Dataset records:
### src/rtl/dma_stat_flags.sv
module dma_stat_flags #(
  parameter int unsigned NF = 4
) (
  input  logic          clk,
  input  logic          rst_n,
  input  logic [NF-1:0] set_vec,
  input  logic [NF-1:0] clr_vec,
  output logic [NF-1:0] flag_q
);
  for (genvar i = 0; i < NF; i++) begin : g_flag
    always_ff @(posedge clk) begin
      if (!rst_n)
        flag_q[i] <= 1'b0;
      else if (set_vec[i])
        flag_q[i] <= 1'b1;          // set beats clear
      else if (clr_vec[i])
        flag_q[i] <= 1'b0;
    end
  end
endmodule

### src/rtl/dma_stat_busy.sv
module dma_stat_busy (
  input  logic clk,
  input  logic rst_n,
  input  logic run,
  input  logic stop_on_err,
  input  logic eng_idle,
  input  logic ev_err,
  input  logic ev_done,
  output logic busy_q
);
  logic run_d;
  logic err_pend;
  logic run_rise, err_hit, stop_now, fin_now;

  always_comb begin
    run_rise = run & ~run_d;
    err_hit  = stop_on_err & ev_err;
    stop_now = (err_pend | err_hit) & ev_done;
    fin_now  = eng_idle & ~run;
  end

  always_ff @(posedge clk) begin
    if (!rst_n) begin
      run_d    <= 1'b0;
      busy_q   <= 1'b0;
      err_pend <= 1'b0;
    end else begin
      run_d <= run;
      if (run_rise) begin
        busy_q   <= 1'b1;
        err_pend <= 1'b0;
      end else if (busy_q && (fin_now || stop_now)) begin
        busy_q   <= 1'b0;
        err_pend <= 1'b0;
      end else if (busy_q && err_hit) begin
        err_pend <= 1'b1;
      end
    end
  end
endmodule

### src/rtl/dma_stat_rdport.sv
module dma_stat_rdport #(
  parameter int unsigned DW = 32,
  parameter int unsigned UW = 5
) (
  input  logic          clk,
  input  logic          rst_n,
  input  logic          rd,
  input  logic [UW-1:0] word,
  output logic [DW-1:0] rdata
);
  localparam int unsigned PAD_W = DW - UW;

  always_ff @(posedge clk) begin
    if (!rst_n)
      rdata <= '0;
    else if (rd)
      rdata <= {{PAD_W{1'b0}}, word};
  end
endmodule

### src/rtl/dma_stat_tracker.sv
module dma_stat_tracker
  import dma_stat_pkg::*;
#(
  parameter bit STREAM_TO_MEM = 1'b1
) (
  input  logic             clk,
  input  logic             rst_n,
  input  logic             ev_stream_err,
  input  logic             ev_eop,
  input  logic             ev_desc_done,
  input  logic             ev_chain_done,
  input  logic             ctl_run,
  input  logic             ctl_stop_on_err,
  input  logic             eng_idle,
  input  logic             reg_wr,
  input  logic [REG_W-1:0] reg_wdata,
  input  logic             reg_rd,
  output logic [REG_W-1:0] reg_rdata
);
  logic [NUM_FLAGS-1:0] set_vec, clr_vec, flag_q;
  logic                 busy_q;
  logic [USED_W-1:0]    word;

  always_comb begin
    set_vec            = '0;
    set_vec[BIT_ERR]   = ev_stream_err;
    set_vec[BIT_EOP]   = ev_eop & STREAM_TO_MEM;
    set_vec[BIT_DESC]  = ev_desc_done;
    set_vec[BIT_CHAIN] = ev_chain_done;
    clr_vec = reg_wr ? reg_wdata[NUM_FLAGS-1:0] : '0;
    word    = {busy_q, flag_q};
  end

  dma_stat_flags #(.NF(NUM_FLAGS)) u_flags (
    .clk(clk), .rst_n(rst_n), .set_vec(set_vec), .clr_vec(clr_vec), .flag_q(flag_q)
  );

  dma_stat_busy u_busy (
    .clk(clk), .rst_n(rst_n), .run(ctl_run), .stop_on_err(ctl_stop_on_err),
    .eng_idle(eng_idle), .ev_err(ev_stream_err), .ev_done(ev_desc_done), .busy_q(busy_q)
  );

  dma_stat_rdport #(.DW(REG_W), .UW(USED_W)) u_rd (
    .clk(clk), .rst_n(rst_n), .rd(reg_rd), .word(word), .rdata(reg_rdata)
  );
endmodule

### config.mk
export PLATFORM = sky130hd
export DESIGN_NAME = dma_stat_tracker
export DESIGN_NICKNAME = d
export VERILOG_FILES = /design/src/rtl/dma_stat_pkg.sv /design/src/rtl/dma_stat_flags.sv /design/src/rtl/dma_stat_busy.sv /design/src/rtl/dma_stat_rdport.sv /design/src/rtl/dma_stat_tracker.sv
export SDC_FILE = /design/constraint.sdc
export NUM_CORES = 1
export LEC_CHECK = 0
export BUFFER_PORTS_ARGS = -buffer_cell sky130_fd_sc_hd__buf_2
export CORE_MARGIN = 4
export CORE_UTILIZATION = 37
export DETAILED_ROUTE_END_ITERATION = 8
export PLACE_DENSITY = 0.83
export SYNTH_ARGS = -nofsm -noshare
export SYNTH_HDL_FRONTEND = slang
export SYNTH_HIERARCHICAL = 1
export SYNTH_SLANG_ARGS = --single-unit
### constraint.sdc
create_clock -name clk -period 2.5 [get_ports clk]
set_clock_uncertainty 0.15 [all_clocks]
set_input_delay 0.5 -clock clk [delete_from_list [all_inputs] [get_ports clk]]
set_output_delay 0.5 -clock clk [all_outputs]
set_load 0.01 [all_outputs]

--

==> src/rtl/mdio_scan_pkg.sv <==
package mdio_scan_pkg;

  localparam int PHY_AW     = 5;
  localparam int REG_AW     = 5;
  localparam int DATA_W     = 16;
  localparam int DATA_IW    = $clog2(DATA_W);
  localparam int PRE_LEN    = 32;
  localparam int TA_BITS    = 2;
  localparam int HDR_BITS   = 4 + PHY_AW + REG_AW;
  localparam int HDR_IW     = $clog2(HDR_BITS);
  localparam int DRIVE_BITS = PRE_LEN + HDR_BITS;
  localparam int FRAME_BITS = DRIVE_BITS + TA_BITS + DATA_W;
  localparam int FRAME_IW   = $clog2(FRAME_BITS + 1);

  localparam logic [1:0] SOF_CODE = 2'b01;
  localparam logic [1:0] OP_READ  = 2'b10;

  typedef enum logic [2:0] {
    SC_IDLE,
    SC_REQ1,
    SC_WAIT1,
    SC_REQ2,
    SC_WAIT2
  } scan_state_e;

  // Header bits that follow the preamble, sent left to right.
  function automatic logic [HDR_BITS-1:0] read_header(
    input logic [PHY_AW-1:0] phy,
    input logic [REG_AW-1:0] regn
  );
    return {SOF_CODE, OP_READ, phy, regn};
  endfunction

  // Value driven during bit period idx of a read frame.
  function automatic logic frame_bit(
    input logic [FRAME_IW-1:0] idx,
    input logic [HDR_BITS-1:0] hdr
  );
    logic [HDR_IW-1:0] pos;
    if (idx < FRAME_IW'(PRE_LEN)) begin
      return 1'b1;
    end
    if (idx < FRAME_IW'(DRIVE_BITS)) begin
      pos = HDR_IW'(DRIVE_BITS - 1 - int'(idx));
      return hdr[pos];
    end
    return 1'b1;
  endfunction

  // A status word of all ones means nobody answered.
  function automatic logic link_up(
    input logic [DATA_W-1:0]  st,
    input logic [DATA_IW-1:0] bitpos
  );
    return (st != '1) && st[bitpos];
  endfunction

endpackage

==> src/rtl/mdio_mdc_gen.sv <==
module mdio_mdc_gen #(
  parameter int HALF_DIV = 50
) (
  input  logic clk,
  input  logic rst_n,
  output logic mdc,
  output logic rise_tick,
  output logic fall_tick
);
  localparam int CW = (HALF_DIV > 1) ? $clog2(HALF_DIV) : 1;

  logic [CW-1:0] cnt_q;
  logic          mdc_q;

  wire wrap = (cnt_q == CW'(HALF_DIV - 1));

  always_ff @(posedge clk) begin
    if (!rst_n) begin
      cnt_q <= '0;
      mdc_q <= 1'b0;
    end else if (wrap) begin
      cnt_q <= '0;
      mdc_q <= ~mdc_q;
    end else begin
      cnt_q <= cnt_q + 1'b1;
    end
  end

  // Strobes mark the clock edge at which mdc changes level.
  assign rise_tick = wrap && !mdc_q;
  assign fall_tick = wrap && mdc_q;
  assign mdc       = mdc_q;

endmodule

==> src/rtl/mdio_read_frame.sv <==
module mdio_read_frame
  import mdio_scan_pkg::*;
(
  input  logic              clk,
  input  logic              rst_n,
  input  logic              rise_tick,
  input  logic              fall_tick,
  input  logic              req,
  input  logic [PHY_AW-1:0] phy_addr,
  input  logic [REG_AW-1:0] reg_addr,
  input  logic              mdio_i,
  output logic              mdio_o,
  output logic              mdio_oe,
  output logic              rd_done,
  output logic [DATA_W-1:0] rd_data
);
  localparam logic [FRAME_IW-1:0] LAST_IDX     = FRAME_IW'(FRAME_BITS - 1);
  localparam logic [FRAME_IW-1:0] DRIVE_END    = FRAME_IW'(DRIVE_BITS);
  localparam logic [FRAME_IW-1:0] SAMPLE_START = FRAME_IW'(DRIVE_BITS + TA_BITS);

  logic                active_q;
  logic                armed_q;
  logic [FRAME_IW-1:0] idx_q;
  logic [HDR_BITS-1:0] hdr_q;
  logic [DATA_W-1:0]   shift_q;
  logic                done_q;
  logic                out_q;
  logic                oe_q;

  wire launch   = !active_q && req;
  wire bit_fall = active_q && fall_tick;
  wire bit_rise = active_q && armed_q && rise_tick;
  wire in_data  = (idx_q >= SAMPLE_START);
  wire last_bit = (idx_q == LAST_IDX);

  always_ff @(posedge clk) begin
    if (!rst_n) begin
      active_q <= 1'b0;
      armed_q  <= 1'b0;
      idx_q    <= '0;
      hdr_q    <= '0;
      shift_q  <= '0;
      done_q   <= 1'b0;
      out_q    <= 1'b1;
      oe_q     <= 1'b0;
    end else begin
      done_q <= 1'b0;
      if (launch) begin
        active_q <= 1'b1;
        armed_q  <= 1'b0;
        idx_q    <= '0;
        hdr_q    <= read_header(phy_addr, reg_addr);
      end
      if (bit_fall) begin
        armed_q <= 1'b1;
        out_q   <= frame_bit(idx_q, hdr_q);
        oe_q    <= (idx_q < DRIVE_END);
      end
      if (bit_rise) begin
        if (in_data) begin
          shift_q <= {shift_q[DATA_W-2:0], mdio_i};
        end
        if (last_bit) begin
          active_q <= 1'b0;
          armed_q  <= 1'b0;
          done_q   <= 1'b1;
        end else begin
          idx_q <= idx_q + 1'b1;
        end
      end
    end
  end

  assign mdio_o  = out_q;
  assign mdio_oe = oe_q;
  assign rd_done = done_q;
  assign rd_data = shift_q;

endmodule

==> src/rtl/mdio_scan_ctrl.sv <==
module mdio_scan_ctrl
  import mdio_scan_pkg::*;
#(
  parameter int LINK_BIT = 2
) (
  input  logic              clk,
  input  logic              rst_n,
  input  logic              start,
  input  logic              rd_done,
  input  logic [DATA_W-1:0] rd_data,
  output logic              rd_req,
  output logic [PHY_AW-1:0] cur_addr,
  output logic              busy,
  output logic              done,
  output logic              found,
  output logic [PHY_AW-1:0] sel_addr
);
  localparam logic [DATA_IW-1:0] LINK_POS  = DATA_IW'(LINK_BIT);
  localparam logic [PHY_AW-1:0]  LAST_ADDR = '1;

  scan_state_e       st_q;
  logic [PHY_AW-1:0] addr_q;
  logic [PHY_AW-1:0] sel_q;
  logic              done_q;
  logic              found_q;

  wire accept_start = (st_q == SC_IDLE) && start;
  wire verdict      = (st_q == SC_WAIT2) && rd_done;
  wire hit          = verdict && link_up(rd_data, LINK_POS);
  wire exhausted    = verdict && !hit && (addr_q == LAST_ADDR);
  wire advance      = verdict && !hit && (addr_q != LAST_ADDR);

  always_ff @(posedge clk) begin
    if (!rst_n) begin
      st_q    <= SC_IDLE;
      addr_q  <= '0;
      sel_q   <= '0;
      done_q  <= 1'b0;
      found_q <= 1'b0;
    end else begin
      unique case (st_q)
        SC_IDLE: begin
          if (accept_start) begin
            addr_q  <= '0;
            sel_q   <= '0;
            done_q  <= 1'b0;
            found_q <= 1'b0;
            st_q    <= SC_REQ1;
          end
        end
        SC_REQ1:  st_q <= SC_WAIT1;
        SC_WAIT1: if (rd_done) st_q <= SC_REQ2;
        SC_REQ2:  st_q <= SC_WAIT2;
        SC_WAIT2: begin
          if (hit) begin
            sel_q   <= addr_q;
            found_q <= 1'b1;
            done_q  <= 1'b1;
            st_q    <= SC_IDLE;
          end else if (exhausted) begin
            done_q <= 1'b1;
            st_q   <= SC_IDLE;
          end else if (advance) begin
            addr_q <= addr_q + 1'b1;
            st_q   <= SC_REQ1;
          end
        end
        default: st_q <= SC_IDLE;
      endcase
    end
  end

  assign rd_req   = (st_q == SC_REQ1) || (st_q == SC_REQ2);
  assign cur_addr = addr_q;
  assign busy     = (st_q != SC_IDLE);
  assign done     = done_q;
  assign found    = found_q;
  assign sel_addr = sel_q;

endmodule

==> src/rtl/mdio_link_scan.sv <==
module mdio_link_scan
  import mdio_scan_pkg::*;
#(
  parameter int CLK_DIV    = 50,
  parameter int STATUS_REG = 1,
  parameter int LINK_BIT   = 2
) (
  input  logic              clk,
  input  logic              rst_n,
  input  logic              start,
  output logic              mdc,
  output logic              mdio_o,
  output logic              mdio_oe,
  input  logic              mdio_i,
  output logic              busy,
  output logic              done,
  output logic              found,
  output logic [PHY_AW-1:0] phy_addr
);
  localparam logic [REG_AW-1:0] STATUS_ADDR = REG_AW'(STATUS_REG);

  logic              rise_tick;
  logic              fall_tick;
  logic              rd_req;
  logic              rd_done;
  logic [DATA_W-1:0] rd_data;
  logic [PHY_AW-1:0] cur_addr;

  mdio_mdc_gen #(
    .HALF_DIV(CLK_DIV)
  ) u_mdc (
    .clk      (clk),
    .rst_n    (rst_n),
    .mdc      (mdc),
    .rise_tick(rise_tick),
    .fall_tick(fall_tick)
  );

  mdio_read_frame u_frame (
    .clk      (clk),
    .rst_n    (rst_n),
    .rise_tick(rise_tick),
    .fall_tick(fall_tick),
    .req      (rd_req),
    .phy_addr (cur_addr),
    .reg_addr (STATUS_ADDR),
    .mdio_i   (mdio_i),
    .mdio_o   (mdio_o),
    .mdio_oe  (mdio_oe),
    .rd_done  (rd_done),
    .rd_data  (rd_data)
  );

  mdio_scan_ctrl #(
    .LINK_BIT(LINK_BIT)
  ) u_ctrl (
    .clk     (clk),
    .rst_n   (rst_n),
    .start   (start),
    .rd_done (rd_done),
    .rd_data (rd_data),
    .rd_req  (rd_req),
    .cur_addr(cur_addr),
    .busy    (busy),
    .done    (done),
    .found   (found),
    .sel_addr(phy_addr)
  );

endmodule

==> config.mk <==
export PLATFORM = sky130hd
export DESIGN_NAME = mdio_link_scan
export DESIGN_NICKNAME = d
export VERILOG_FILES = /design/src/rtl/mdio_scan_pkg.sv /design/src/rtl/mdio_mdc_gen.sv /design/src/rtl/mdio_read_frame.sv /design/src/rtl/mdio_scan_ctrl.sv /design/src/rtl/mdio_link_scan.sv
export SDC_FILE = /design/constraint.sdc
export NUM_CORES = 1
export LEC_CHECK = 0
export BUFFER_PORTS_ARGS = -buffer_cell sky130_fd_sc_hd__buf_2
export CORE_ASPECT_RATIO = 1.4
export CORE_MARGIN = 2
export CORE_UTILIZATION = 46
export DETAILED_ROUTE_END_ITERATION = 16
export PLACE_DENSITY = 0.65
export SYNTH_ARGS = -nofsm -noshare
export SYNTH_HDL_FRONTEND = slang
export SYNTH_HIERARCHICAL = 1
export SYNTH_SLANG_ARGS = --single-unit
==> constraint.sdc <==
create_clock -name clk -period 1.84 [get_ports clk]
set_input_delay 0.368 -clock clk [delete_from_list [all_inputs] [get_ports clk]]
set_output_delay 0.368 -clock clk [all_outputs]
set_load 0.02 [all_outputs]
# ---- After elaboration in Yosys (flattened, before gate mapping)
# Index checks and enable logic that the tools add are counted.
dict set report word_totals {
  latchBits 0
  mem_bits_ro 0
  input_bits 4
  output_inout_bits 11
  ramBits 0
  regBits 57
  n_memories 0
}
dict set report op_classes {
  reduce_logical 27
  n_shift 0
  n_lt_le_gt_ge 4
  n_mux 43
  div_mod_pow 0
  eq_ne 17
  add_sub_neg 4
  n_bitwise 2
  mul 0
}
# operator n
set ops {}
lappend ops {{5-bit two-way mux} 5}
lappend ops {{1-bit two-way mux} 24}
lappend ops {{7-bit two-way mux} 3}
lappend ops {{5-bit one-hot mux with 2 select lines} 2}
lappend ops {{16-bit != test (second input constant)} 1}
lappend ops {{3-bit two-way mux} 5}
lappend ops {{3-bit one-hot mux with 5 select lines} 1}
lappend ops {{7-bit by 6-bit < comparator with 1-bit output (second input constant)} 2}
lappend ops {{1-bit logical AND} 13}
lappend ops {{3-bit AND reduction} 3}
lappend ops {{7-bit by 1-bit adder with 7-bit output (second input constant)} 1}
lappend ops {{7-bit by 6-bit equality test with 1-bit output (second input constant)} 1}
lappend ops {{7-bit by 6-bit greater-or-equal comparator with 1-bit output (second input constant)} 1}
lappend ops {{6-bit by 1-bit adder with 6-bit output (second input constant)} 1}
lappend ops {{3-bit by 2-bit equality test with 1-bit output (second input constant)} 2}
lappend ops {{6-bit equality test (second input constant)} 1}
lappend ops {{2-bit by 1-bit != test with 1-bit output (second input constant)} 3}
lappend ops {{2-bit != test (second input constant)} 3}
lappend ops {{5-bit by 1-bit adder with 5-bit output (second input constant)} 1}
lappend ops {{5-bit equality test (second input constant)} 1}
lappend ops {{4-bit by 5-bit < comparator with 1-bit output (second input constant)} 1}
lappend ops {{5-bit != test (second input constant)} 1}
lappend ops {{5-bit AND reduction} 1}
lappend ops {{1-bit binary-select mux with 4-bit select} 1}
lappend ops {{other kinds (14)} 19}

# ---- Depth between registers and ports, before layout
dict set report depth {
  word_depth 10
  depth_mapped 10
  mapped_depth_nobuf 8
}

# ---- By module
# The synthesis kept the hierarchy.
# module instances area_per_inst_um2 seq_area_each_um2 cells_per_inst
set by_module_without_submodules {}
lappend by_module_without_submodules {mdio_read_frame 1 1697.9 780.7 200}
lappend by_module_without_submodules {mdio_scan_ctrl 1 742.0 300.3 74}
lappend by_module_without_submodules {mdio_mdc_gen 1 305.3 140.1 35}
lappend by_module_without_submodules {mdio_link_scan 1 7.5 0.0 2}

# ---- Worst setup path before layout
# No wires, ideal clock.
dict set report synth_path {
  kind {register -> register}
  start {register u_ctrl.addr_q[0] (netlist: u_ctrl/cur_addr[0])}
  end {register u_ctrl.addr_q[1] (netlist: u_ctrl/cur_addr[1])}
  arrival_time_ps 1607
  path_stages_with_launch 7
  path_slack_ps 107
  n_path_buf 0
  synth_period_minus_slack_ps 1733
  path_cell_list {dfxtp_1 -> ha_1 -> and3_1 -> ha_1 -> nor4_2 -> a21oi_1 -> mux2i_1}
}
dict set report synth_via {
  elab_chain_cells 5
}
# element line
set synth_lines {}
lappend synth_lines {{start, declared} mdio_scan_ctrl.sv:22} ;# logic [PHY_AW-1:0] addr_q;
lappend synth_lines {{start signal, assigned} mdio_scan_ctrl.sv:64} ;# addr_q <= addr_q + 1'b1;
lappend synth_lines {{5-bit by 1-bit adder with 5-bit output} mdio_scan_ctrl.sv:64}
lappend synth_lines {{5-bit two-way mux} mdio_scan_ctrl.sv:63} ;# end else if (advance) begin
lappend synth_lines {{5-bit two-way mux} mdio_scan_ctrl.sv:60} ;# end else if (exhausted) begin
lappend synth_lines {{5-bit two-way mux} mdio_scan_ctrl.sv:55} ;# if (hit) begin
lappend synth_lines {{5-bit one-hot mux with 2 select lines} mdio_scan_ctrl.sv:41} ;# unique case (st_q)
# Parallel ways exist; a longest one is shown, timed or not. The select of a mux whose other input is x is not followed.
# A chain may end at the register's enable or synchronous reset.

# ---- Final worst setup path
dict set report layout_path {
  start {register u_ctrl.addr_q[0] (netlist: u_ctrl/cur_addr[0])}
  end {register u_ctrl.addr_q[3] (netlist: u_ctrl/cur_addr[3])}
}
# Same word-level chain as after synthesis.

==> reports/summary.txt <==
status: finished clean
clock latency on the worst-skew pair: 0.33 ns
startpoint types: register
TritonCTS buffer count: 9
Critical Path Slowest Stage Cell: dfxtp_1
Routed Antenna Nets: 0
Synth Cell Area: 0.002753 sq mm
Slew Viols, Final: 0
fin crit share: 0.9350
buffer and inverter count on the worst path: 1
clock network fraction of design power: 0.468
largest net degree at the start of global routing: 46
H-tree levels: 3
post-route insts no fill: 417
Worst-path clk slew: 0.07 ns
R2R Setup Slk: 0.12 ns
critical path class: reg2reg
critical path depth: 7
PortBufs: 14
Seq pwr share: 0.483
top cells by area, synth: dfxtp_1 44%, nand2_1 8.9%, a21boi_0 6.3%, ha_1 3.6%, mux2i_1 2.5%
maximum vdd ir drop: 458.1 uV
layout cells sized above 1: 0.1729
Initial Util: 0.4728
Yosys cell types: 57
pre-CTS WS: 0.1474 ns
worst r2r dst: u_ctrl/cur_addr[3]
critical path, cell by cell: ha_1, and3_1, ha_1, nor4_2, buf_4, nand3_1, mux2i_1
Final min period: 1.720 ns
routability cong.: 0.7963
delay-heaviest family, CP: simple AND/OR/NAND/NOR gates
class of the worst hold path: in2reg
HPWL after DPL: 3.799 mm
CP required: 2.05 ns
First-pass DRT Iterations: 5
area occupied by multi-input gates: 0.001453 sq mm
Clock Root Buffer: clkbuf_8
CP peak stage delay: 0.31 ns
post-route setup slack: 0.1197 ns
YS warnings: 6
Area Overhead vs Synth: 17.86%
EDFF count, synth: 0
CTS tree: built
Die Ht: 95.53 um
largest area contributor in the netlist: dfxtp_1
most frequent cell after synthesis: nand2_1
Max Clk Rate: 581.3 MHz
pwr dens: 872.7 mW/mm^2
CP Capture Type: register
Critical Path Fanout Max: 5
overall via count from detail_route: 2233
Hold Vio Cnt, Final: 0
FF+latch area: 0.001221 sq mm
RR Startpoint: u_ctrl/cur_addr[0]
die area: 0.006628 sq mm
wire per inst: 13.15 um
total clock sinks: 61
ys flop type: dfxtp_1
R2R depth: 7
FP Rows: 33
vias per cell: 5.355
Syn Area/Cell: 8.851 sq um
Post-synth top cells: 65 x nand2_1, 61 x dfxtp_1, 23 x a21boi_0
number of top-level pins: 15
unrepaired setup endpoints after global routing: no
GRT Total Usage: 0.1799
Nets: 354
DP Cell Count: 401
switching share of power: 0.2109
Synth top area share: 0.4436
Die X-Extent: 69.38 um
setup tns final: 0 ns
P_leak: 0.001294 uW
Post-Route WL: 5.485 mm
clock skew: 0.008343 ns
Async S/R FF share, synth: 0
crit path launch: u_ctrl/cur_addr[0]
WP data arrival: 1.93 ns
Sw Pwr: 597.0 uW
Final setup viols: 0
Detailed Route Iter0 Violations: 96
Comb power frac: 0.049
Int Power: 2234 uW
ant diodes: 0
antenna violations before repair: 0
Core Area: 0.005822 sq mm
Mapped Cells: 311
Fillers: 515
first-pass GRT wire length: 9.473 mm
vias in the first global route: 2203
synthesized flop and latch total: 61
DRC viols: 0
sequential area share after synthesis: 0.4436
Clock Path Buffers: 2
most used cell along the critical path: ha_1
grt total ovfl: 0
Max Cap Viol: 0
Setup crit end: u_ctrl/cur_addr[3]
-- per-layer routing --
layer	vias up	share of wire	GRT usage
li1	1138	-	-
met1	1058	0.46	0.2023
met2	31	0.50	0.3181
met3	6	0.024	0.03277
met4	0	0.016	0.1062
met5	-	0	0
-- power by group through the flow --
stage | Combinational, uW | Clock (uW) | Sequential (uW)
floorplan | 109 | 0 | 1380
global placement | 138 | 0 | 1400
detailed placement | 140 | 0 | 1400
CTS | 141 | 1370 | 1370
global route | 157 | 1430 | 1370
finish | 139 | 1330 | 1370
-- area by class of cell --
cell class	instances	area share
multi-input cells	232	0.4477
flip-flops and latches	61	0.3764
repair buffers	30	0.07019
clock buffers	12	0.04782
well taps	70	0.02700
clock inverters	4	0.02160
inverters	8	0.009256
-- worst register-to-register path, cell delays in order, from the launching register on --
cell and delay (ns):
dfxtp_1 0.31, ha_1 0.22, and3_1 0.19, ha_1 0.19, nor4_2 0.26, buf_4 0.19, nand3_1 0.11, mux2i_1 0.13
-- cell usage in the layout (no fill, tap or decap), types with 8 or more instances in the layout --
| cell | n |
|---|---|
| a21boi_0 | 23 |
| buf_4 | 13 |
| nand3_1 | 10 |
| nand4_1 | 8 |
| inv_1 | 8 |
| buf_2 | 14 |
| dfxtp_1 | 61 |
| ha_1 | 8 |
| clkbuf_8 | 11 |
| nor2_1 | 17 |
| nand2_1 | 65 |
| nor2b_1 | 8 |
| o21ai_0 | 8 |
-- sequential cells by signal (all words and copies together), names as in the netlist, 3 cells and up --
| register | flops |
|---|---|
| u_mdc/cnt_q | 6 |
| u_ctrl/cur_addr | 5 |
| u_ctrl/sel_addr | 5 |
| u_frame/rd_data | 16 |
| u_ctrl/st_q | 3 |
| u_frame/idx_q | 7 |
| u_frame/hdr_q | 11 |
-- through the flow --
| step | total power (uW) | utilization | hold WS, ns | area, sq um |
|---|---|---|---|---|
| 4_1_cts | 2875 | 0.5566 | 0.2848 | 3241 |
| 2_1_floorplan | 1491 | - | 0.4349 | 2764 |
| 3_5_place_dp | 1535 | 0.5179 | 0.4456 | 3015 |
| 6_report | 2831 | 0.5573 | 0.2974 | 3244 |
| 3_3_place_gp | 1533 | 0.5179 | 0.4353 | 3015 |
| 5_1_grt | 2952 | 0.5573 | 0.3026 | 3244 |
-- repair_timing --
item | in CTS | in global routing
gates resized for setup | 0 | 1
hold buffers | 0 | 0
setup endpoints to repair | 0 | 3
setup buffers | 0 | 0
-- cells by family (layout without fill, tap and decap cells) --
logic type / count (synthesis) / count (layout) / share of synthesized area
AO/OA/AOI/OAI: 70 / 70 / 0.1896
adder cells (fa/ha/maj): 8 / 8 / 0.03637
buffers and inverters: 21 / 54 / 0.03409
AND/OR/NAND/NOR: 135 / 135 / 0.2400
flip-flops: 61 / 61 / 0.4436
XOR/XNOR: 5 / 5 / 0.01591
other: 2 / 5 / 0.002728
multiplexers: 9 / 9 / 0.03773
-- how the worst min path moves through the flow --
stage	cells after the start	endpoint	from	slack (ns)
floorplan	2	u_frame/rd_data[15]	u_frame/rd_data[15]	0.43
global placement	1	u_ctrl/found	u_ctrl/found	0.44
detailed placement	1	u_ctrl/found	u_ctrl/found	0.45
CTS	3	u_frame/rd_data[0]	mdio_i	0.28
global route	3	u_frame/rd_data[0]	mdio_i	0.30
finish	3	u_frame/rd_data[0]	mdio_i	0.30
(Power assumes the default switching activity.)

TASK DIRECTIONS:
Within the data above, filter for lines containing the word "default" and copy each one.

SOLVED PROBLEM:
        default: st_q <= SC_IDLE;
(Power assumes the default switching activity.)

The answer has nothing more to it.